Commercial fishermen harvesting their catch in the far reaches of the Bering Sea are collecting ecological observations, including changes in fisheries and ocean conditions, to help prepare for climate-ready fisheries.
Since the program was establishment earlier this year, some 1,697 fishermen have provided their views on climate change via telephone interviews in the Skipper Science program, which is endorsed by 19 Alaska-based fishing trade organizations. Also this year, 100 commercial harvesters signed up for the program, a collaboration of the Aleut Community of St. Paul Island tribal government and SalmonState’s Salmon Habitat Information Program (SHIP).
A key tool of the program is a smartphone app that allows fishermen and women to log their observations in real time from fishing grounds in the role of citizen scientists cataloging conditions that may be climate change related.
Lauren Divine, director of the ecosystem conservation office for the tribal government at St. Paul, said that with this summer’s results it is clear fishermen are up for the work of using technology to contribute their observations and knowledge to the data set.
“In concert with Alaska’s fishing fleets, we can meet the challenges of fishing and managing sustainable fisheries in a changing climate, ensuring commercial fishing economies remain strong for generations to come,” Divine said. “We were blown away by the amount of organizations and associations willing to endorse and support this project,” said Lindsey Bloom, manager of the SHIP program for SalmonState.
Sponsors range from commercial fishing entities in the Pribilofs and Bristol Bay to Cordova District Fishermen United, Central Bering Sea Fishermen’s Association, Copper River Seafood Marketing Association and United Cook Inlet Drifters Association to Alaska Longline Fishermen’s Association.

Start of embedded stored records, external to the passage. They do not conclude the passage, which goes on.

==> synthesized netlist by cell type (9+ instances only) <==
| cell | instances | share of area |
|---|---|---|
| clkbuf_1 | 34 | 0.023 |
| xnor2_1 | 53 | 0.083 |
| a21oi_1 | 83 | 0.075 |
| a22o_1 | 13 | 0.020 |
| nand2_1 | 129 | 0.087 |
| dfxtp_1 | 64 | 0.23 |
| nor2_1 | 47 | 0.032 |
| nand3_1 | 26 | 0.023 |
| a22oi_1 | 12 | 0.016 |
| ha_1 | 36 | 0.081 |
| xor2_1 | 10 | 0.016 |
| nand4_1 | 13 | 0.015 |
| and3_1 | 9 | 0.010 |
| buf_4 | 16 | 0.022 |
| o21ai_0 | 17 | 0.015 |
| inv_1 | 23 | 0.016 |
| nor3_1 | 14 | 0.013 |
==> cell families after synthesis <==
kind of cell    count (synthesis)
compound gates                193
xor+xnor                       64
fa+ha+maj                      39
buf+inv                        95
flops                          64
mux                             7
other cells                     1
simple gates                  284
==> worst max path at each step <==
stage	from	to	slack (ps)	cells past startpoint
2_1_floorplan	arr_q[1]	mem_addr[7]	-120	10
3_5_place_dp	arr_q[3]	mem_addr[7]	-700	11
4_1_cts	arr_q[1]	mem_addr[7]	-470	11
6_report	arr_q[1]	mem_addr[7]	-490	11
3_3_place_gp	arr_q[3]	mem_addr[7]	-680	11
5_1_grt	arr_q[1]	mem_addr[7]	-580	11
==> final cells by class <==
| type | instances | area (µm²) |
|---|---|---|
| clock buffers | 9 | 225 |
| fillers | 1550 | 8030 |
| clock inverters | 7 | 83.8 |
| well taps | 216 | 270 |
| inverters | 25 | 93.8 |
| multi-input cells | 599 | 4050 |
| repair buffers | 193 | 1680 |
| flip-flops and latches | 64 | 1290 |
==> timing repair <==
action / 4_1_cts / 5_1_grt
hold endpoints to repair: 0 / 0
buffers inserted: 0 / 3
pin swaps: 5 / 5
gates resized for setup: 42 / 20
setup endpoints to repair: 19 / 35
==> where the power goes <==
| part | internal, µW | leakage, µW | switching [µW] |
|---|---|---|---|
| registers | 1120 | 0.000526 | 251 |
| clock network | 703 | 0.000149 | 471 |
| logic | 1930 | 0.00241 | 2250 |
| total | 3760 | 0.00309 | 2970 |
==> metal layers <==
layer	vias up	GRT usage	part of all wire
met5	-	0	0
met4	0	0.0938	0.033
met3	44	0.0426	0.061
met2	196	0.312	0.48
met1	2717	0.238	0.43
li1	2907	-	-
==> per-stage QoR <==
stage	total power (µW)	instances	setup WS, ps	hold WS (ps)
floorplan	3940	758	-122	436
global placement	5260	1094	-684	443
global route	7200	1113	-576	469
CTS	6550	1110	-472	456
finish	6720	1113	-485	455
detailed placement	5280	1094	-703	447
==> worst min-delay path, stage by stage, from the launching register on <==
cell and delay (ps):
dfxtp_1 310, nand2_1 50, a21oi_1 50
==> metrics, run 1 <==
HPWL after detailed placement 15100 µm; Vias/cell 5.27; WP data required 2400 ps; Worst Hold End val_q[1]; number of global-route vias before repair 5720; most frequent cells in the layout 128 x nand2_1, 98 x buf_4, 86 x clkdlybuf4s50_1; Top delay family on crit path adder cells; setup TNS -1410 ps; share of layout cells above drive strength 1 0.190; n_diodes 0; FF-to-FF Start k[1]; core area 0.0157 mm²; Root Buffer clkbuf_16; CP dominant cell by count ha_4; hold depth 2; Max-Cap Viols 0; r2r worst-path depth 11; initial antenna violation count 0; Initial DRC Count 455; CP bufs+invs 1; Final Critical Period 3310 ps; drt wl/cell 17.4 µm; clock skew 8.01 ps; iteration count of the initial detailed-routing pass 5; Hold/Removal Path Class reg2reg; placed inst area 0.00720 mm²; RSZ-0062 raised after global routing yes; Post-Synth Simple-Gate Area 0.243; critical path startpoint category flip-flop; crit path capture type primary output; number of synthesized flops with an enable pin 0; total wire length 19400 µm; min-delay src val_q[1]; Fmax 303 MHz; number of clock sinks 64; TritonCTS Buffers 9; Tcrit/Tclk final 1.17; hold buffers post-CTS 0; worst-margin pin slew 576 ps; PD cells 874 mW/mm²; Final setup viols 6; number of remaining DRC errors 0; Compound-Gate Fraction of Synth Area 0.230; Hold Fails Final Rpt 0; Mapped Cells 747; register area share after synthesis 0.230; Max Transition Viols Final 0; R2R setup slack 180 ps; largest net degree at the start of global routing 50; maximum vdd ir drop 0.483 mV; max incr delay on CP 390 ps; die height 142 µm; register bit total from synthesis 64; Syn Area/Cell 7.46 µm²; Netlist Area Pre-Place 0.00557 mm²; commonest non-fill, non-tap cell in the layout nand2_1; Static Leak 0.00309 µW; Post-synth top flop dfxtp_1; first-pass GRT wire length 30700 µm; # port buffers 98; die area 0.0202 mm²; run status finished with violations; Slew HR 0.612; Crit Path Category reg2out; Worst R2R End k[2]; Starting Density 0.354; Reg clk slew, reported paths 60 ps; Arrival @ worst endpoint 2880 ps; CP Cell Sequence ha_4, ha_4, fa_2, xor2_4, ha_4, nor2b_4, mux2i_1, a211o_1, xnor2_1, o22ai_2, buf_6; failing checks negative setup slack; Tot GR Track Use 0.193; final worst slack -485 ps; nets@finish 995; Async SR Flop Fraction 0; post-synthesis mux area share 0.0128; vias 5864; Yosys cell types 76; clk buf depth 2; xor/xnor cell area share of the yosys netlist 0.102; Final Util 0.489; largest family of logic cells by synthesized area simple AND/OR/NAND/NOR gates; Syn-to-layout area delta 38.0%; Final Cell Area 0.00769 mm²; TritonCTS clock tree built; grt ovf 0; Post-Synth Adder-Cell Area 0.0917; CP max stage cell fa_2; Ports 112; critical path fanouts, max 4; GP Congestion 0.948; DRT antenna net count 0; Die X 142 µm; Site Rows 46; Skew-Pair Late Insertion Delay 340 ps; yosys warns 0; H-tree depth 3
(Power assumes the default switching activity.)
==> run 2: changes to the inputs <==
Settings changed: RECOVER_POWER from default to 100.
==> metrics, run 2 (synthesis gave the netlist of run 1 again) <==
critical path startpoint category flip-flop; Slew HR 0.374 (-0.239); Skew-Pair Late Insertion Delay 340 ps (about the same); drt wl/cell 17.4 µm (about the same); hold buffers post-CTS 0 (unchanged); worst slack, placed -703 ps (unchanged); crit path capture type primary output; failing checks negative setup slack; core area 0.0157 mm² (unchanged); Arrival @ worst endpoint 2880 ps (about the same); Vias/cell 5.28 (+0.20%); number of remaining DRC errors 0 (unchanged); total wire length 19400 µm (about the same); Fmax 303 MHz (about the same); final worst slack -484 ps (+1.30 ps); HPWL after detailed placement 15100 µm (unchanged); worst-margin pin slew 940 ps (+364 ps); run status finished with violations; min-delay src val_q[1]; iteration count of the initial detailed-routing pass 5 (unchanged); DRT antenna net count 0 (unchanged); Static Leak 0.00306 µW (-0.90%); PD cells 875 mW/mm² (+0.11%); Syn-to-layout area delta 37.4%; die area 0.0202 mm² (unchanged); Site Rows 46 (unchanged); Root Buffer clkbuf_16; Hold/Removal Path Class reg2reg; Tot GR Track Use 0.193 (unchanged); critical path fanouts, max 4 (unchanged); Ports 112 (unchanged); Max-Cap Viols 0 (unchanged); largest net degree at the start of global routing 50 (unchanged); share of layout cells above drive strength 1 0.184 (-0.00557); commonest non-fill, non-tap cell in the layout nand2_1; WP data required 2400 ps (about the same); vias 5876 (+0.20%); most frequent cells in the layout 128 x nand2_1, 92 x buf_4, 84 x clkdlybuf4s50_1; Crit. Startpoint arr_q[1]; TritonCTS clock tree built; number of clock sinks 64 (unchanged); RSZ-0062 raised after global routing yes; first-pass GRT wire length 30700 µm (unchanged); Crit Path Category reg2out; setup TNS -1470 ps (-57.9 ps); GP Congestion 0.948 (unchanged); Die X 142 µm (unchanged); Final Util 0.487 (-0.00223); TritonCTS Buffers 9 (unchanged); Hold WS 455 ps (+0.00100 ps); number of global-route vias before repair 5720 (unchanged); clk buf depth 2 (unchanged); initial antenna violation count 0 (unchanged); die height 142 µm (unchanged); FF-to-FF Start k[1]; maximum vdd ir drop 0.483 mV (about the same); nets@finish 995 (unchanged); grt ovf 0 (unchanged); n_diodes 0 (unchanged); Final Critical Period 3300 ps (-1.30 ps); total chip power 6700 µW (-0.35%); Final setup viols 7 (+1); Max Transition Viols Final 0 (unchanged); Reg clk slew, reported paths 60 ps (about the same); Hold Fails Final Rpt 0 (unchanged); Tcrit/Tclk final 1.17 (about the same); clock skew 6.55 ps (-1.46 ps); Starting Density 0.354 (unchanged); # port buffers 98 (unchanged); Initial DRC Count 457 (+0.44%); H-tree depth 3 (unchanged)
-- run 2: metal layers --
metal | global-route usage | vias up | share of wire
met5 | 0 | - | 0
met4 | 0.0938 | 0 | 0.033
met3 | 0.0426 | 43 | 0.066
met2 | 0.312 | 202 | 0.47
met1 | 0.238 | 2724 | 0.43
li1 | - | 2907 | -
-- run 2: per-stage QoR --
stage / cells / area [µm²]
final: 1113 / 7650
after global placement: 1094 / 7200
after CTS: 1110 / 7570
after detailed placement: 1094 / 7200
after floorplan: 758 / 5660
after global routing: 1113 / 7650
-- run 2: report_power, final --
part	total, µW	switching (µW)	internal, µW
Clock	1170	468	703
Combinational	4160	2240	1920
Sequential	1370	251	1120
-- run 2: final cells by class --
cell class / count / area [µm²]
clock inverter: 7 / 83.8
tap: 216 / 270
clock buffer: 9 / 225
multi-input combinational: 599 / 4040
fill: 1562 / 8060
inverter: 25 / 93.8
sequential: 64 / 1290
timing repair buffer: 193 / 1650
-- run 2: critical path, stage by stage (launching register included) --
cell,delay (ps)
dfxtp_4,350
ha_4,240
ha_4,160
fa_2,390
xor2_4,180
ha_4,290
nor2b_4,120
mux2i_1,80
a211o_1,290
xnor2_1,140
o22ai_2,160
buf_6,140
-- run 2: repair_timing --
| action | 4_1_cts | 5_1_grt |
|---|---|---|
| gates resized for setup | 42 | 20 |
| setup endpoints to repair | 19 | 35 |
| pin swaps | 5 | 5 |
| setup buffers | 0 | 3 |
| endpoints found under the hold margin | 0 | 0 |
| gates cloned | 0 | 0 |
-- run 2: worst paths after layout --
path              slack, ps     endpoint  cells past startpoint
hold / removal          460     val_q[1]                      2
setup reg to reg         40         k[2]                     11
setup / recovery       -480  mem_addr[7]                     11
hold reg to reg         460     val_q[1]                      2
===== src/rtl/nn_image_loader.sv =====
// Binarizing raster loader for the 28x28 digit network: packs pixels, offers the image, republishes the prediction.
// Optional statistics outputs (frame_cnt, err_cnt) are enabled by defining NN_IMAGE_LOADER_STATS_EN.
module nn_image_loader #(
    parameter int unsigned IMG_W  = 28,
    parameter int unsigned IMG_H  = 28,
    parameter logic [7:0]  THRESH = 8'd128,
    parameter int unsigned NPIX   = IMG_W * IMG_H
) (
    input  logic            Clk,
    input  logic            Reset,
    input  logic            pix_valid,
    output logic            pix_ready,
    input  logic [7:0]      pix_data,
    input  logic            pix_last,
    output logic [NPIX-1:0] img_data,
    output logic            img_valid,
    input  logic            img_ready,
    input  logic            pred_valid,
    input  logic [4:0]      pred_in,
    output logic            res_valid,
    input  logic            res_ready,
    output logic [3:0]      res_digit,
`ifdef NN_IMAGE_LOADER_STATS_EN
    output logic [15:0]     frame_cnt,
    output logic [15:0]     err_cnt,
`endif
    output logic [2:0]      res_err
);

    typedef enum logic [2:0] {LOAD, DRAIN, OFFER, WAIT, RESULT} state_t;

    localparam logic [9:0] LAST_IDX = 10'(NPIX - 1);

    state_t          state, state_next;
    logic [9:0]      cnt;
    logic            beat;
    logic            pix_bit;
    logic            res_done;
    logic            short_frame, long_frame, bad_pred;
    logic [NPIX-1:0] img_next;

    assign res_err = {bad_pred, long_frame, short_frame};
    assign pix_bit = (pix_data >= THRESH);

    // The image is cleared when the first beat of a frame lands, which
    // zero-fills the tail of short frames without a separate fill pass.
    always_comb begin
        img_next      = (cnt == '0) ? '0 : img_data;
        img_next[cnt] = pix_bit;
    end

    always_comb begin
        state_next = state;
        pix_ready  = 1'b0;
        img_valid  = 1'b0;
        res_valid  = 1'b0;
        beat       = 1'b0;
        res_done   = 1'b0;
        case (state)
            LOAD: begin
                pix_ready = 1'b1;
                beat      = pix_valid;
                if (pix_valid) begin
                    if (pix_last)
                        state_next = OFFER;
                    else if (cnt == LAST_IDX)
                        state_next = DRAIN;
                end
            end
            DRAIN: begin
                pix_ready = 1'b1;
                if (pix_valid && pix_last)
                    state_next = OFFER;
            end
            OFFER: begin
                img_valid = 1'b1;
                if (img_ready)
                    state_next = WAIT;
            end
            WAIT: begin
                if (pred_valid)
                    state_next = RESULT;
            end
            RESULT: begin
                res_valid = 1'b1;
                if (res_ready) begin
                    res_done   = 1'b1;
                    state_next = LOAD;
                end
            end
            default: state_next = LOAD;
        endcase
    end

    always_ff @(posedge Clk) begin
        if (Reset) begin
            state       <= LOAD;
            cnt         <= '0;
            img_data    <= '0;
            res_digit   <= '0;
            short_frame <= 1'b0;
            long_frame  <= 1'b0;
            bad_pred    <= 1'b0;
        end else begin
            state <= state_next;
            if (beat) begin
                img_data <= img_next;
                cnt      <= cnt + 10'd1;
                if (pix_last && cnt != LAST_IDX)
                    short_frame <= 1'b1;
                if (!pix_last && cnt == LAST_IDX)
                    long_frame <= 1'b1;
            end
            if (state == WAIT && pred_valid) begin
                res_digit <= (pred_in > 5'd9) ? 4'd0 : pred_in[3:0];
                bad_pred  <= (pred_in > 5'd9);
            end
            if (res_done) begin
                cnt         <= '0;
                short_frame <= 1'b0;
                long_frame  <= 1'b0;
                bad_pred    <= 1'b0;
            end
        end
    end

`ifdef NN_IMAGE_LOADER_STATS_EN
    always_ff @(posedge Clk) begin
        if (Reset) begin
            frame_cnt <= '0;
            err_cnt   <= '0;
        end else if (res_done) begin
            frame_cnt <= frame_cnt + 16'd1;
            if (res_err != '0)
                err_cnt <= err_cnt + 16'd1;
        end
    end
`endif

endmodule
### src/rtl/sys_bus_sequencer.sv
// Multi-cycle CPU-side bus sequencer: four-way fixed-priority arbitration, one transaction at a
// time with programmable plus memory-extended wait states, byte/word formatting and one-hot ack.
module sys_bus_sequencer #(
    parameter int unsigned AW          = 16,
    parameter int unsigned DW          = 16,
    parameter int unsigned WAIT_STATES = 0
) (
    input  logic          clk,
    input  logic          rst,
    input  logic [3:0]    req,
    input  logic [AW-1:0] int_addr,
    input  logic [AW-1:0] pc,
    input  logic [AW-1:0] data_addr,
    input  logic          data_we,
    input  logic          data_bw,
    input  logic [DW-1:0] data_wdata,
    input  logic          mem_wait,
    input  logic [DW-1:0] MDBin,
    output logic [AW-1:0] MAB,
    output logic [DW-1:0] MDBout,
    output logic          BW,
    output logic          MW,
    output logic [3:0]    ack,
    output logic [DW-1:0] rdata,
    output logic          busy
);

    typedef enum logic [1:0] {
        IDLE,
        ACCESS,
        DONE
    } state_t;

    localparam logic [3:0] WS_INIT = 4'(WAIT_STATES);

    state_t        state_q, state_d;
    logic          load;
    logic [1:0]    sel;
    logic [1:0]    grant_q;
    logic [AW-1:0] addr_q;
    logic          we_q;
    logic          bw_q;
    logic [DW-1:0] wdata_q;
    logic [3:0]    cnt_q;
    logic          in_access;
    logic          finish;

    // Fixed priority: lowest set request bit wins.
    always_comb begin
        sel = 2'd0;
        if (req[0])      sel = 2'd0;
        else if (req[1]) sel = 2'd1;
        else if (req[2]) sel = 2'd2;
        else if (req[3]) sel = 2'd3;
    end

    assign finish = (state_q == ACCESS) && (cnt_q == 4'd0) && !mem_wait;

    // NOTE: every output of a combinational block gets a default first so no latch is inferred.
    always_comb begin
        state_d = state_q;
        load    = 1'b0;
        case (state_q)
            IDLE: begin
                if (req != 4'b0) begin
                    state_d = ACCESS;
                    load    = 1'b1;
                end
            end
            ACCESS: begin
                if (finish) state_d = DONE;
            end
            DONE: begin
                if (req != 4'b0) begin
                    state_d = ACCESS;
                    load    = 1'b1;
                end else begin
                    state_d = IDLE;
                end
            end
            default: state_d = IDLE;
        endcase
    end

    // NOTE: sequential state uses non-blocking assignments so all registers update together.
    always_ff @(posedge clk or posedge rst) begin
        if (rst) begin
            state_q <= IDLE;
            grant_q <= 2'd0;
            addr_q  <= '0;
            we_q    <= 1'b0;
            bw_q    <= 1'b0;
            wdata_q <= '0;
            cnt_q   <= 4'd0;
            rdata   <= '0;
        end else begin
            state_q <= state_d;
            if (load) begin
                grant_q <= sel;
                cnt_q   <= WS_INIT;
                case (sel)
                    2'd0: begin
                        addr_q  <= int_addr;
                        we_q    <= 1'b0;
                        bw_q    <= 1'b0;
                        wdata_q <= '0;
                    end
                    2'd1, 2'd2: begin
                        addr_q  <= pc;
                        we_q    <= 1'b0;
                        bw_q    <= 1'b0;
                        wdata_q <= '0;
                    end
                    default: begin
                        addr_q  <= data_addr;
                        we_q    <= data_we;
                        bw_q    <= data_bw;
                        wdata_q <= data_wdata;
                    end
                endcase
            end else if (state_q == ACCESS && cnt_q != 4'd0) begin
                cnt_q <= cnt_q - 4'd1;
            end
            if (finish) begin
                if (we_q)      rdata <= '0;
                else if (bw_q) rdata <= {{(DW-8){1'b0}}, MDBin[7:0]};
                else           rdata <= MDBin;
            end
        end
    end

    // Bus is driven only in ACCESS, so reset forces MW low without waiting for a clock.
    assign in_access = (state_q == ACCESS);
    assign busy      = in_access;
    assign BW        = in_access && bw_q;
    assign MW        = in_access && we_q;
    assign MAB       = !in_access ? '0 : (bw_q ? addr_q : {addr_q[AW-1:1], 1'b0});
    assign MDBout    = !(in_access && we_q) ? '0
                     : (bw_q ? {{(DW-8){1'b0}}, wdata_q[7:0]} : wdata_q);
    assign ack       = (state_q == DONE) ? (4'b0001 << grant_q) : 4'b0000;

endmodule
### config.mk
export PLATFORM = sky130hd
export DESIGN_NAME = sys_bus_sequencer
export DESIGN_NICKNAME = d
export VERILOG_FILES = /design/src/rtl/sys_bus_sequencer.sv
export SDC_FILE = /design/constraint.sdc
export NUM_CORES = 1
export LEC_CHECK = 0
export ABC_AREA = 1
export CORE_MARGIN = 2
export CORE_UTILIZATION = 38
export CTS_CLUSTER_SIZE = 20
export DETAILED_ROUTE_END_ITERATION = 6
export MAX_ROUTING_LAYER = met4
export PLACE_DENSITY = 0.77
export SYNTH_ARGS = -nofsm -noshare
export SYNTH_HDL_FRONTEND = slang
export SYNTH_SLANG_ARGS = --single-unit
### constraint.sdc
create_clock -name clk -period 1.8 [get_ports clk]
set_input_delay 0.36 -clock clk [delete_from_list [all_inputs] [get_ports clk]]
set_output_delay 0.36 -clock clk [all_outputs]
set_load 0.005 [all_outputs]
; ---- Word level (Yosys, flattened, before mapping)
; Cells that the tools add are included.
; Widths: inputs -> output; s select.
[classes]
add_sub_neg = 1
eq_ne = 6
n_shift = 1
n_mux = 23
reduce_logical = 16
[ops]
columns = cell, n
row1 = $mux 16, 6
row2 = $pmux 16 s2, 1
row3 = $mux 2, 6
row4 = $mux 4, 3
row5 = $reduce_bool 4->1, 2
row6 = $mux 1, 6
row7 = $pmux 2 s3, 1
row8 = $logic_and 1x1->1, 5
row9 = $eq 2x1->1 const B, 2
row10 = $eq 2x2->1 const B, 2
row11 = $logic_not 2->1, 2
row12 = $logic_not 4->1, 1
row13 = $reduce_or 2->1, 2
row14 = $shl 1x2->4 const A, 1
row15 = $sub 4x1->4 const B, 1
row16 = $reduce_or 3->1, 1
row17 = $ne 2x1->1 const B, 1
row18 = $ne 2x2->1 const B, 1
row19 = $reduce_and 2->1, 1
row20 = $reduce_bool 2->1, 1
row21 = $logic_not 1->1, 1
[totals]
reg_bits = 58
input_bits = 89
out_inout_bits = 55
word_cells = 55

; ---- Logic depth before layout (Yosys ltp)
; Gate-level depths: netlist (run 1).
[logic_depth]
depth_word = 7
mapped_depth = 11
ltp_nobuf = 9

; ---- Worst setup path before layout (run 1)
; No wires, ideal clock.
[synth_timing]
path_kind = input-to-reg
startpoint = input port req[0]
endpoint = register addr_q[0]
setup_time_ps = 117
arrival_time_ps = 1496
t_required_ps = 1683
slack_ps = 186
stages = 9
n_path_buf = 2
path_cell_list = nor3_1 > inv_1 > ha_1 > clkbuf_2 > buf_2 > nand2_1 > nand3_1 > nand3_1 > nand2_1
[synth_via]
elab_chain_cells = 4
elab_cells_between_ends = 9
classes_between = eq/ne: 2 / mux: 4 / reduce/logical: 3
[synth_lines]
columns = element, line_no
row1 = start: declaration, 10  ; input logic [3:0] req,
row2 = $mux 2, 51  ; if (req[0]) sel = 2'd0;
row3 = $eq 2x1->1 / $eq 2x2->1 (equally long branches), 101  ; case (sel)
row4 = $reduce_or 2->1, 101
row5 = $pmux 16 s2, 101
row6 = end signal: assignment, 103  ; addr_q <= int_addr;
row7 = end signal: assignment, 109  ; addr_q <= pc;
row8 = end signal: assignment, 115  ; addr_q <= data_addr;
row9 = end: declaration, 40  ; logic [AW-1:0] addr_q;
; Several ways; a longest one is shown, not always the timed one.
; A chain may end at the register's enable or synchronous reset.

; ---- Worst setup path after layout (run 1)
[layout_timing]
startpoint = register state_q[1]
endpoint = output port MDBout[15]
[layout_via]
elab_chain_cells = 3
[layout_lines]
columns = element, line_no
row1 = start: declaration, 36  ; state_t state_q, state_d;
row2 = start signal: assignment, 97  ; state_q <= state_d;
row3 = $eq 2x1->1, 133  ; assign in_access = (state_q == ACCESS);
row4 = $logic_and 1x1->1, 138  ; assign MDBout = !(in_access && we_q) ? '0
row5 = $mux 16, 138
row6 = end: declaration, 20  ; output logic [DW-1:0] MDBout,
; No other way between the ends.

==> run_results.csv, run 1 <==
group,metric,value,unit
power_and_ir_drop,power_density,1155,nW/µm²
drt,vias_per_cell,4.563,
worst_setup_path,crit_path_top_delay_cell,"dfrtp_1",
job,max_cap_violations,0,
layout,final_area,5031,µm²
power_and_ir_drop,p_total,5.811,mW
global_route,antenna_found_initial,0,
power_and_ir_drop,sequentialPowerShare,34.7,%
synthesis,ys_ff_latch,58,
worst_setup_path,cp_top_family,"buffers and inverters",
sta,rsz0062_at_grt,"true",
power_and_ir_drop,combPwrFrac,46.2,%
synthesis,synth-simple-area-share,34.93,%
worst_setup_path,critPathBufInv,5,
worst_setup_path,end_kind,"output port",
drt,wl_per_cell,12.18,µm
drt,totalWireLength,8452,µm
power_and_ir_drop,p_switching,2.113,mW
sta,worst_slew_pin_slew,514.8,ps
floorplanning,die-area,9128,µm²
worst_setup_path,worst-path-stages,8,
synthesis,synth_top_cell_area_share,45.58,%
synthesis,synth_area_leaders,"dfrtp_1, nand2_1, nand3_1",
worst_hold_path,hp-class,"primary input to asynchronous set/reset pin",
synthesis,synth_commonest_cells,"nand2_1, dfrtp_1, nand3_1",
layout,area_growth,58.00,%
sta,maxSlewViolCount,0,
sta,setup_viol,6,
power_and_ir_drop,leakage,2.440,nW
clock_tree,cts.sinks,58,
sta,fmax,0.5480,GHz
layout,fill_cells,740,
sta,finClkSkew,4.041,ps
worst_setup_path,required,1440,ps
placed_design,pre_cts_slack,-493.8,ps
placed_design,post_dp_cell_area,4730,µm²
floorplanning,die_h,95.54,µm
global_route,groute.usage.overall,19.82,%
worst_setup_path,crit_type,"register to output port",
synthesis,synth-adder-area-share,1.572,%
worst_setup_path,r2r_slack,450,ps
synthesis,ys_warn_count,0,
synthesis,async_flop_share,100.0,%
floorplanning,core_area,8175,µm²
synthesis,synthCells,425,
layout,seq_area,1451,µm²
worst_setup_path,worstPathArrival,1460,ps
run_status,status,"finished with violations",
layout,multi_input_area,1510,µm²
clock_tree,clk_latency,320,ps
worst_setup_path,crit_path_max_fanout,4,
power_and_ir_drop,sw_frac_of_total,36.36,%
floorplanning,rows,33,
drt,drc,0,
worst_setup_path,r2r_cells,7,
global_route,grt_pass1_wl,13850,µm
sta,period_share,101.4,%
clock_tree,h-tree-depth,3,
run_status,violations,"negative setup slack",
sta,tns,-58.09,ps
worst_setup_path,startpoint_type,"register",
floorplanning,initial_core_util,38.95,%
global_route,grt_max_degree,59,
synthesis,synth_top_flop_cell,"dfrtp_1",
layout,diodes,0,
drt,ant_nets,0,
synthesis,synth_top_family_by_area,"simple AND/OR/NAND/NOR gates",
synthesis,synth_nets,518,
synthesis,synth_compound_area_share,7.859,%
layout,fin_util,61.54,%
layout,drive_above_1_share,20.71,%
clock_tree,clockBufferDepth,2,
layout,fin_nets,678,
worst_setup_path,r2r-end,"cnt_q[0]$_DFFE_PP0P_",
synthesis,synth_edf_count,0,
synthesis,synth-xor-area-share,0.2750,%
placed_design,io_buffers,143,
synthesis,syn_avg_cell_area,7.492,µm²
worst_setup_path,crit_end,"MDBout[15]",
sta,slew_headroom,65.56,%
synthesis,synth_area,3184,µm²
floorplanning,ios,144,
global_route,grt_pass1_vias,3115,
power_and_ir_drop,p_clk_share,19.1,%
synthesis,yosysMostFrequentCell,"nand2_1",
power_and_ir_drop,p_int,3.698,mW
worst_setup_path,r2r-start,"cnt_q[0]$_DFFE_PP0P_",
synthesis,synth_cell_types,25,
drt,dr_total_vias,3167,
synthesis,synth_top_cell_by_area,"dfrtp_1",
synthesis,yosysSeqAreaShare,45.58,%
drt,first_pass_iters,6,
clock_tree,cts.reportedPaths.clkPinSlew,60,ps
worst_setup_path,crit_chain,"inv_2, nand2_4, nor2_4, buf_6, inv_6, buf_6, nor2_2, buf_2",
sta,worst_slack,-24.68,ps
floorplanning,die_x,95.54,µm
drt,drt-initial-drc-count,154,
power_and_ir_drop,ir_worst_vdd,0.0005022,V
global_route,grt_overflow,0,
clock_tree,cts_tree,"done",
worst_setup_path,critical-path-max-stage-delay,390,ps
clock_tree,cts-root-buf,"clkbuf_8",
sta,finalHoldViolCount,0,
worst_setup_path,startpoint,"state_q[1]$_DFFE_PP0P_",
clock_tree,cts_buffers,9,
worst_setup_path,cpMostUsedCell,"buf_6",
synthesis,synth_mux_area_share,0,%
sta,period_minus_slack,1825,ps
placed_design,hpwl,6069,µm
placed_design,routabilityCongestion,0.7991,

A trial Skipper Science program was conducted in 2016 in Unalaska by the Aleut Community of St. Paul Island, Alaska Sea Grant and Aleutian Bering Sea Initiative, as a possible expansion of the Indigenous Sentinels Network, which has operated in the Bering Sea for over 20 years. That online database tool is designed for non-scientists in remote locations to systematically record and share environmental and biological data in a standardized way.